::: GIVEN DATA :::

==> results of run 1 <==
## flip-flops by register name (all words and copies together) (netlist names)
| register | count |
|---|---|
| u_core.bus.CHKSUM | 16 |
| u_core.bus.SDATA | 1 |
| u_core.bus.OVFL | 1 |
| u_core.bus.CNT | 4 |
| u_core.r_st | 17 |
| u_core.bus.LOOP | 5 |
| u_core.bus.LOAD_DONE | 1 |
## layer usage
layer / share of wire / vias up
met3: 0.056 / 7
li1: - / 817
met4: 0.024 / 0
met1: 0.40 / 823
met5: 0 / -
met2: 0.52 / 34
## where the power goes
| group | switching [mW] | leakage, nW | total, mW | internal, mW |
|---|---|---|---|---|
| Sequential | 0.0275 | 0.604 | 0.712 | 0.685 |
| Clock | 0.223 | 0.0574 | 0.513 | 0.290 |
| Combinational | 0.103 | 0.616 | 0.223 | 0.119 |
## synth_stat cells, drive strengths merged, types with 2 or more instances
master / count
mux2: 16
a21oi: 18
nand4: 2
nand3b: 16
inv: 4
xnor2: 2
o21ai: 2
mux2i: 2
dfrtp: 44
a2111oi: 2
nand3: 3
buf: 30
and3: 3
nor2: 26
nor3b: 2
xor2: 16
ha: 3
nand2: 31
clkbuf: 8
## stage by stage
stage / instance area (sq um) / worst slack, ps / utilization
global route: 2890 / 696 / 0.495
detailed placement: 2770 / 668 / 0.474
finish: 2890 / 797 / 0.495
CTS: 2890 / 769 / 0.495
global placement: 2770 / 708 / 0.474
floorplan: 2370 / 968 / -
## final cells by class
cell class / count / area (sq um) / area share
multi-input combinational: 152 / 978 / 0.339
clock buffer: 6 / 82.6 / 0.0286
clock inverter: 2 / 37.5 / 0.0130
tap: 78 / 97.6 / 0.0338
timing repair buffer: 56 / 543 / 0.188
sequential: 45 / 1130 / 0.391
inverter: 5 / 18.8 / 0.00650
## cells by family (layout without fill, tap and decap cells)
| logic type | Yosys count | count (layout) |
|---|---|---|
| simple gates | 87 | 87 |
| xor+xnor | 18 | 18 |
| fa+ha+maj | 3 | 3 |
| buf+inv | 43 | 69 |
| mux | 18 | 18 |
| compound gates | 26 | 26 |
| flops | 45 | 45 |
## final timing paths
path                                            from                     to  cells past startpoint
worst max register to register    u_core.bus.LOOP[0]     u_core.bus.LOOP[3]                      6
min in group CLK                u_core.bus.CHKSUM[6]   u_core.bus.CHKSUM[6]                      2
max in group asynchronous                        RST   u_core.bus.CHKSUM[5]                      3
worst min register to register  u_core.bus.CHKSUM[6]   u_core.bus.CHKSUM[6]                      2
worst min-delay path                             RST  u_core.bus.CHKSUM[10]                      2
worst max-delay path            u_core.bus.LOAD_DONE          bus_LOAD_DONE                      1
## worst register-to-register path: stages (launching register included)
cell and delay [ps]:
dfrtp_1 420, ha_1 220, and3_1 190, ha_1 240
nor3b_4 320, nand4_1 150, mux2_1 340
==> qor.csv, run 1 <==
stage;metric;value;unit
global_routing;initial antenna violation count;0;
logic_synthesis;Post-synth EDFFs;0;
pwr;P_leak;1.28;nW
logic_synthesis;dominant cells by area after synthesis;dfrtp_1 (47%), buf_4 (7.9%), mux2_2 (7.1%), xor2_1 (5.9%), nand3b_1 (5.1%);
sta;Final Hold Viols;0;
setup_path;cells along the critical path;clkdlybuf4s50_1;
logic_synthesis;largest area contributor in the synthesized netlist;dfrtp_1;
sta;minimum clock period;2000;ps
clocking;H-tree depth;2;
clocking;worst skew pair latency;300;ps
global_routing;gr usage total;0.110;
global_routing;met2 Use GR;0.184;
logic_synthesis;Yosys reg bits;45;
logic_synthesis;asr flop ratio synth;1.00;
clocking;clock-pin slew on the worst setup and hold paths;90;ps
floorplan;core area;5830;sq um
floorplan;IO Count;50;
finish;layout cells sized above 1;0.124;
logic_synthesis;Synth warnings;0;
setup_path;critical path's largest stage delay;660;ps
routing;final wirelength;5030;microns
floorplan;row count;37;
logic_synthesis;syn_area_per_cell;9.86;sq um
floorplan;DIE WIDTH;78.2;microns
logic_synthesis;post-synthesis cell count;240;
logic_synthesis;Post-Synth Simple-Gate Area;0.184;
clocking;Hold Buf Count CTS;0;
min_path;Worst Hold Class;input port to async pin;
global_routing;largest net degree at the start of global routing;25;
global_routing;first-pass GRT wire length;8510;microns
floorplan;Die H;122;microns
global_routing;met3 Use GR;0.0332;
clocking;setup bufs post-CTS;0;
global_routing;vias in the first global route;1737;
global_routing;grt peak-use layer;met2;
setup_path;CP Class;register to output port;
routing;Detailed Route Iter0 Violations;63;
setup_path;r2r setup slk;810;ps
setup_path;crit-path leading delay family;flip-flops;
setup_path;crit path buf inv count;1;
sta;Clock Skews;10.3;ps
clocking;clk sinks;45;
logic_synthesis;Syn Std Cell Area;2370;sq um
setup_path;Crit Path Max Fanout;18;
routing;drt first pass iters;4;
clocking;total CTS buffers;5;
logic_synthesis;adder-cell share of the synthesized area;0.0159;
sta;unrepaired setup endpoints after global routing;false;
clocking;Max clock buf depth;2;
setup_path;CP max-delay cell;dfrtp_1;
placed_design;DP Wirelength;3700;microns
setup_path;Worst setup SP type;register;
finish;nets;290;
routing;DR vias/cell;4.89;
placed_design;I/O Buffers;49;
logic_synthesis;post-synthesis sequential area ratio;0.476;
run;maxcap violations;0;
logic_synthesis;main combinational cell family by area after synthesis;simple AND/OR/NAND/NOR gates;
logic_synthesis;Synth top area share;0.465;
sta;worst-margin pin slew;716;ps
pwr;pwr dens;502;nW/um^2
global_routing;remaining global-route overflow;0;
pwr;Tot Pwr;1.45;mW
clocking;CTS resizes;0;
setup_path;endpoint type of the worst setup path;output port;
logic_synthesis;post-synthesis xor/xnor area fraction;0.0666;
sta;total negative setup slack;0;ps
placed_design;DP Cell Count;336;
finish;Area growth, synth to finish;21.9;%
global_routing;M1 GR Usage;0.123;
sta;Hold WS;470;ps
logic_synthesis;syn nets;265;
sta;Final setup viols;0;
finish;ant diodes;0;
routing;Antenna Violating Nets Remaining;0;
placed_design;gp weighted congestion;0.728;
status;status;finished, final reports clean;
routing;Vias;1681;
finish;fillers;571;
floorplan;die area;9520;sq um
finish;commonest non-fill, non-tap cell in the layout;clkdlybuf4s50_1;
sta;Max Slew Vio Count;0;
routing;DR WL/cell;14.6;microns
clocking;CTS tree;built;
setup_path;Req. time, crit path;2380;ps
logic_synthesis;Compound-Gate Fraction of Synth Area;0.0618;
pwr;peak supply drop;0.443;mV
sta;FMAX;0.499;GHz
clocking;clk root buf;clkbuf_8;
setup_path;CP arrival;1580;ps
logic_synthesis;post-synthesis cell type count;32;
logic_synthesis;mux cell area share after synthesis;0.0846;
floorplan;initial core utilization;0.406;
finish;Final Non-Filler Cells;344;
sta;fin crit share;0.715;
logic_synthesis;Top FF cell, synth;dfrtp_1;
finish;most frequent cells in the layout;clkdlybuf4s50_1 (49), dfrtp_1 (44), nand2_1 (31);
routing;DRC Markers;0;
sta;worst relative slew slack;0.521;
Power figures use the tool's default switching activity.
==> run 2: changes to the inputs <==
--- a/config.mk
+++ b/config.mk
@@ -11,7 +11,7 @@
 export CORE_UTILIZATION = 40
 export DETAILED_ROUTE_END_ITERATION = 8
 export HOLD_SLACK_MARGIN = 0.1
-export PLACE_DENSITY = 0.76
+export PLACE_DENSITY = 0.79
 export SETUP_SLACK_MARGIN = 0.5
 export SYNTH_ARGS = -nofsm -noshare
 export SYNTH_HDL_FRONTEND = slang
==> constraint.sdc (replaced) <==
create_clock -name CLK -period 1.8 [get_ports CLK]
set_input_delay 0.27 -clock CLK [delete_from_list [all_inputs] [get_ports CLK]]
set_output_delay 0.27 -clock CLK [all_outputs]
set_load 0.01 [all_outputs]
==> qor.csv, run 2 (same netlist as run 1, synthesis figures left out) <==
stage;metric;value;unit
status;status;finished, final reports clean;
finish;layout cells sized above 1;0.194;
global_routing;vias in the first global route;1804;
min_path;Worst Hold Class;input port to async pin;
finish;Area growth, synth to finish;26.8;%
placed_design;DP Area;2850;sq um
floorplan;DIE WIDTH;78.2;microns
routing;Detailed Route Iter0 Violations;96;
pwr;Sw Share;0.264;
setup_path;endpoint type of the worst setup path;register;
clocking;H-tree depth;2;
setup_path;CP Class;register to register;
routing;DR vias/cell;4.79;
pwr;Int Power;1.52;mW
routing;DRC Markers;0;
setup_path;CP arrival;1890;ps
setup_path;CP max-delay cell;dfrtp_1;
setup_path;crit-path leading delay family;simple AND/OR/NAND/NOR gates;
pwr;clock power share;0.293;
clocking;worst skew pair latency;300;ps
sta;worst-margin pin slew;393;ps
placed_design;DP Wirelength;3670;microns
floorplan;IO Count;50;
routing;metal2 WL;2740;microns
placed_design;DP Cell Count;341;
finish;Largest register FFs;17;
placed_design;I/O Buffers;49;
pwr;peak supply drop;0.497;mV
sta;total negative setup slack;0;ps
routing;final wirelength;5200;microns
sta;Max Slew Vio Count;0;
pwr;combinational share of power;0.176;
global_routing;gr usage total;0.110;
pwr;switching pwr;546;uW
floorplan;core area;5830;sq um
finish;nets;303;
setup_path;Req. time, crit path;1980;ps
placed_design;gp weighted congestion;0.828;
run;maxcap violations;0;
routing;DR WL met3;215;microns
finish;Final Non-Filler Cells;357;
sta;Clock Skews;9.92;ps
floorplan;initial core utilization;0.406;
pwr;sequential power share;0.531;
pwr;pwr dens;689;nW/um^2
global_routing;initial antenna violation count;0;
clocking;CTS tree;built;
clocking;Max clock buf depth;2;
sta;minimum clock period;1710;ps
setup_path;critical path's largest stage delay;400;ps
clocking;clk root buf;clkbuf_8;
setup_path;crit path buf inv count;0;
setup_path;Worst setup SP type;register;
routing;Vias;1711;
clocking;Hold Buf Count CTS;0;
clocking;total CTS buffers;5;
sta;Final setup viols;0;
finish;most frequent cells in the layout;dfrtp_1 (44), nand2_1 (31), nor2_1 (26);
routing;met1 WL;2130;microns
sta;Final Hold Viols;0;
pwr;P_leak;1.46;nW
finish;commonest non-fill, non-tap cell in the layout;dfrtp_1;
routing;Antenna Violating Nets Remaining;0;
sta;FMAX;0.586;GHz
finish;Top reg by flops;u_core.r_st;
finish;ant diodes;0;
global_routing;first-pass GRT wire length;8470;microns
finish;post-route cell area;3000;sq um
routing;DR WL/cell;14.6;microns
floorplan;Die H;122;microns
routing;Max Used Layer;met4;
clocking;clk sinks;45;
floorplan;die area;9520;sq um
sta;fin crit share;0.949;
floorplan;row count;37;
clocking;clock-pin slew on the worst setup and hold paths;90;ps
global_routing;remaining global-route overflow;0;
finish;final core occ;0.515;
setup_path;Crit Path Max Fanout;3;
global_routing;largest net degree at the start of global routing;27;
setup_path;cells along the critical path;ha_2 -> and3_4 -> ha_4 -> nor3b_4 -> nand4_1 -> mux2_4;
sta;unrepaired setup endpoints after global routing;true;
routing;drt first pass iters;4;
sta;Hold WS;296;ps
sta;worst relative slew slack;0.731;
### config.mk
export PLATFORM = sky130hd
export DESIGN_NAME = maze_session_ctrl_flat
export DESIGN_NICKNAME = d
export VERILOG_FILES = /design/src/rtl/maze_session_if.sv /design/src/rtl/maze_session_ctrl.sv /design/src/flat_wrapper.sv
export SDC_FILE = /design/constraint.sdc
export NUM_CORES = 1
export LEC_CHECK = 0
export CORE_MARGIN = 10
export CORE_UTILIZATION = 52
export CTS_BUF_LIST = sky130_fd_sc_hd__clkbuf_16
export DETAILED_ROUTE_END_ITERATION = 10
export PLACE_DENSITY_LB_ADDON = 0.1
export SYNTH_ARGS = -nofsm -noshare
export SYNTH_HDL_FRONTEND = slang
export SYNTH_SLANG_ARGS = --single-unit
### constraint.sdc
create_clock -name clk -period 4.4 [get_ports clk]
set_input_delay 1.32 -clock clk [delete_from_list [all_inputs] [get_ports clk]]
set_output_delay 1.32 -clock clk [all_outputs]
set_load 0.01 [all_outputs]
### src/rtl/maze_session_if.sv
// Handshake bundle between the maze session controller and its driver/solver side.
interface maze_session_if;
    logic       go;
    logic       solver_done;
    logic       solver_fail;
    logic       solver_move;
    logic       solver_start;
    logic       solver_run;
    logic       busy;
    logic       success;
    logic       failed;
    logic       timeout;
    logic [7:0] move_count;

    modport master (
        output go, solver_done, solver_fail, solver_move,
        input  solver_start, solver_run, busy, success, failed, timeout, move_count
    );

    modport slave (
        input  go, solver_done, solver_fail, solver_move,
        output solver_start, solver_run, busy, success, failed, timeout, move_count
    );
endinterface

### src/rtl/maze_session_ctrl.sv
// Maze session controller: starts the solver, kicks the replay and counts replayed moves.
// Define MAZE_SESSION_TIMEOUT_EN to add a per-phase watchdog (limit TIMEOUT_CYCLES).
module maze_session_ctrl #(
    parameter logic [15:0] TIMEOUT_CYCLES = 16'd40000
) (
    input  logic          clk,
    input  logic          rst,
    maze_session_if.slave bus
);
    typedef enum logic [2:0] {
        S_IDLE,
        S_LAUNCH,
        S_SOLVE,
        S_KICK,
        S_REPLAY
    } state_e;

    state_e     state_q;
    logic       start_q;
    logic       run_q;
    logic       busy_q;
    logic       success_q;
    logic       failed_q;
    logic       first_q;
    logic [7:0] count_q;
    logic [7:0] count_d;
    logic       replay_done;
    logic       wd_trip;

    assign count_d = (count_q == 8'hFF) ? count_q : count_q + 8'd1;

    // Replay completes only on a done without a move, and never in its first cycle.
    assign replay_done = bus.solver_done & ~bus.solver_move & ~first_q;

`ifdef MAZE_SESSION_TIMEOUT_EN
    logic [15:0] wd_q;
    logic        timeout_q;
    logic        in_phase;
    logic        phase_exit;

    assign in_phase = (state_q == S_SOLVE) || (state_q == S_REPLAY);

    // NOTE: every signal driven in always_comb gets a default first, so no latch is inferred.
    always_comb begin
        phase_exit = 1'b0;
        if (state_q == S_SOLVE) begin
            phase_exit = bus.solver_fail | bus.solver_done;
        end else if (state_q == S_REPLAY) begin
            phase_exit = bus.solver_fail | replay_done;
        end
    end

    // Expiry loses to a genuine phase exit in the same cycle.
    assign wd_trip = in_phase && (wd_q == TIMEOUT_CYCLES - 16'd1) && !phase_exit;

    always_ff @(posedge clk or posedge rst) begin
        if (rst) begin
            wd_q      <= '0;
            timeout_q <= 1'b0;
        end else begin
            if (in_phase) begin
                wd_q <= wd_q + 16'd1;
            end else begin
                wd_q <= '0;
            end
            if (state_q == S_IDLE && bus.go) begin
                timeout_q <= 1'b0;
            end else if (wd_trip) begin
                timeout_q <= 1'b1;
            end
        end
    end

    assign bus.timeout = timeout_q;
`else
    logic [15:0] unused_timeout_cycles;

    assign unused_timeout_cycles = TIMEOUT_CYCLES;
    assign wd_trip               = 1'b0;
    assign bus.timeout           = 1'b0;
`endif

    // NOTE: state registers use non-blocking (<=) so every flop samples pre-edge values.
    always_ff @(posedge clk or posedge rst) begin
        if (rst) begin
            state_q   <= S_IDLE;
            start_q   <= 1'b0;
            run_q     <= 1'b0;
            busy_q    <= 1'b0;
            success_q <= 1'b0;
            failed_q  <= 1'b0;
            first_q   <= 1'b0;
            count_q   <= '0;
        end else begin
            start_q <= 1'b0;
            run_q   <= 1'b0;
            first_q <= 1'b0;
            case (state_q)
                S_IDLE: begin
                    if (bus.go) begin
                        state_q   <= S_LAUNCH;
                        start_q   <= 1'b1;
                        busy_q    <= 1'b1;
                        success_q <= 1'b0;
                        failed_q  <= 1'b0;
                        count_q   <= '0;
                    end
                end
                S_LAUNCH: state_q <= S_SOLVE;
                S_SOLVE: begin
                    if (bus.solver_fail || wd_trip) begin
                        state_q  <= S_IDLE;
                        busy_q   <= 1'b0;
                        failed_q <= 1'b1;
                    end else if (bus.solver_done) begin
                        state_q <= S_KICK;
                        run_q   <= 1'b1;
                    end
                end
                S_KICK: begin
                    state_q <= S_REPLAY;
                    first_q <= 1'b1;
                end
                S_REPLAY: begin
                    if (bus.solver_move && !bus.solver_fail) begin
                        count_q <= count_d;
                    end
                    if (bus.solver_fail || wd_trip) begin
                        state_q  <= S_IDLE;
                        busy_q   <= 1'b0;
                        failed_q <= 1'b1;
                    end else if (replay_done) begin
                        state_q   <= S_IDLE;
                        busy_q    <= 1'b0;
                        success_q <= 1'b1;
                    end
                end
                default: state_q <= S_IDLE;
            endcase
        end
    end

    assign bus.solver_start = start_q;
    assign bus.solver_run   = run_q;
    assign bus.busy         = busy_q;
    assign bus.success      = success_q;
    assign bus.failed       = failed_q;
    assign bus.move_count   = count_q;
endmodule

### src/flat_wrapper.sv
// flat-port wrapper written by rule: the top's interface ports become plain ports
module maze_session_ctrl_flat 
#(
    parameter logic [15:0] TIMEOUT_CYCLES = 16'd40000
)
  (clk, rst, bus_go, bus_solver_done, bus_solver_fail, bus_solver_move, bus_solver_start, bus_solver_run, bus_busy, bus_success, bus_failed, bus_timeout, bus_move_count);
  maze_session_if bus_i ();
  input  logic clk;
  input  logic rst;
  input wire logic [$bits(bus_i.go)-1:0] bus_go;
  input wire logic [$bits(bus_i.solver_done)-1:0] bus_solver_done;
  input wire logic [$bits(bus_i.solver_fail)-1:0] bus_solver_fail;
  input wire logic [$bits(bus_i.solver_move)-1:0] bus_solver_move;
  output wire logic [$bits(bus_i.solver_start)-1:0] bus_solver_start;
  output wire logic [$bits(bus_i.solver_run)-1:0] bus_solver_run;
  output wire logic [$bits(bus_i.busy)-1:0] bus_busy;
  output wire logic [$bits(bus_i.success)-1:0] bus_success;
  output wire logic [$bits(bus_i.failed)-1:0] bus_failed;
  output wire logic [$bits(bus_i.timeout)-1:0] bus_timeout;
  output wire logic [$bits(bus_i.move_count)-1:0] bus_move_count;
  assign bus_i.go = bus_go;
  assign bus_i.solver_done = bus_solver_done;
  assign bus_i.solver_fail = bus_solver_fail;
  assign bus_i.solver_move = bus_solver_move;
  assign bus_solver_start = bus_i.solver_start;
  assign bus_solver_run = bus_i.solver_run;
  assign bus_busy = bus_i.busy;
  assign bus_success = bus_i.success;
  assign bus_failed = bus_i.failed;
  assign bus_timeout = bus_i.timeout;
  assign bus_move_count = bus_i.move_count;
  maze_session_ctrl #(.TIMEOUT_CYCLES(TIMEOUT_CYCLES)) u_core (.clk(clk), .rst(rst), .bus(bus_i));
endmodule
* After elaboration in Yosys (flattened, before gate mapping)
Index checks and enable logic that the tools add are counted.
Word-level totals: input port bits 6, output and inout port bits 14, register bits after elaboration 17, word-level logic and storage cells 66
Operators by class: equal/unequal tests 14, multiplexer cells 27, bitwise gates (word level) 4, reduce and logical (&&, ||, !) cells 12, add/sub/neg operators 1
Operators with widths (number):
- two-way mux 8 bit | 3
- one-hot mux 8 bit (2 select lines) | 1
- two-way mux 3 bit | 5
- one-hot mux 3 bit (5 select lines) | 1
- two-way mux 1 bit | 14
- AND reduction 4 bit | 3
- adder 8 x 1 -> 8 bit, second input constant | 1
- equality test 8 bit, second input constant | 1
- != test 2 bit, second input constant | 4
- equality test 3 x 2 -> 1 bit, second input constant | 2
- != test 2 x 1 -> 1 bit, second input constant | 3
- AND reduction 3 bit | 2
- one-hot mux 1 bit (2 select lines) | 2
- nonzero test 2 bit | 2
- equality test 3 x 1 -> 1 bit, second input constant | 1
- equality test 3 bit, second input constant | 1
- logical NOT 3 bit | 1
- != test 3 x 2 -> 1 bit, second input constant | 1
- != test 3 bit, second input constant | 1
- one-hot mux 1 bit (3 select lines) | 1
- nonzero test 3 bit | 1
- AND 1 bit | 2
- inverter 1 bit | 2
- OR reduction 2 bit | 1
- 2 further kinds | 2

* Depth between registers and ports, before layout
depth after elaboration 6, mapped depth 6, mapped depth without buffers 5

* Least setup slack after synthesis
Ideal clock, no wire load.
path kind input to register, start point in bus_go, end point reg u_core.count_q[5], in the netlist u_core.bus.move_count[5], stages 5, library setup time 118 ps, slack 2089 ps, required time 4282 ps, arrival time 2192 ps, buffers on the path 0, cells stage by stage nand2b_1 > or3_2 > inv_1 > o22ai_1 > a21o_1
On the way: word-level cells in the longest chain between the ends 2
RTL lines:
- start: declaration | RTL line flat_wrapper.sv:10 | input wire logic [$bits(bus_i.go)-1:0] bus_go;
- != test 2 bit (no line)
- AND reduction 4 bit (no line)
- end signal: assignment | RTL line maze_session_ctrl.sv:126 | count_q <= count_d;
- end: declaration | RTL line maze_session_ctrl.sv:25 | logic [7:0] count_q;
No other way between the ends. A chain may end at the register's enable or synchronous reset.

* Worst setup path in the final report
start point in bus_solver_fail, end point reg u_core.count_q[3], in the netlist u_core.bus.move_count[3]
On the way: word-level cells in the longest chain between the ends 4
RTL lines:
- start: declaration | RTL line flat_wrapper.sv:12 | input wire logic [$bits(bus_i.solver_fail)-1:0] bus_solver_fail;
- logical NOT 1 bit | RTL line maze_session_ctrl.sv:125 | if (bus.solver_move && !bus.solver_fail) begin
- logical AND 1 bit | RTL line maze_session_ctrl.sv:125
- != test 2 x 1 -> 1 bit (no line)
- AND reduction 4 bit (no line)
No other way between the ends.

:::

Print, exactly as written, the first line of the records above and each line after it until the line with "layer / share of wire / vias up", which is printed too.

==> results of run 1 <==
## flip-flops by register name (all words and copies together) (netlist names)
| register | count |
|---|---|
| u_core.bus.CHKSUM | 16 |
| u_core.bus.SDATA | 1 |
| u_core.bus.OVFL | 1 |
| u_core.bus.CNT | 4 |
| u_core.r_st | 17 |
| u_core.bus.LOOP | 5 |
| u_core.bus.LOAD_DONE | 1 |
## layer usage
layer / share of wire / vias up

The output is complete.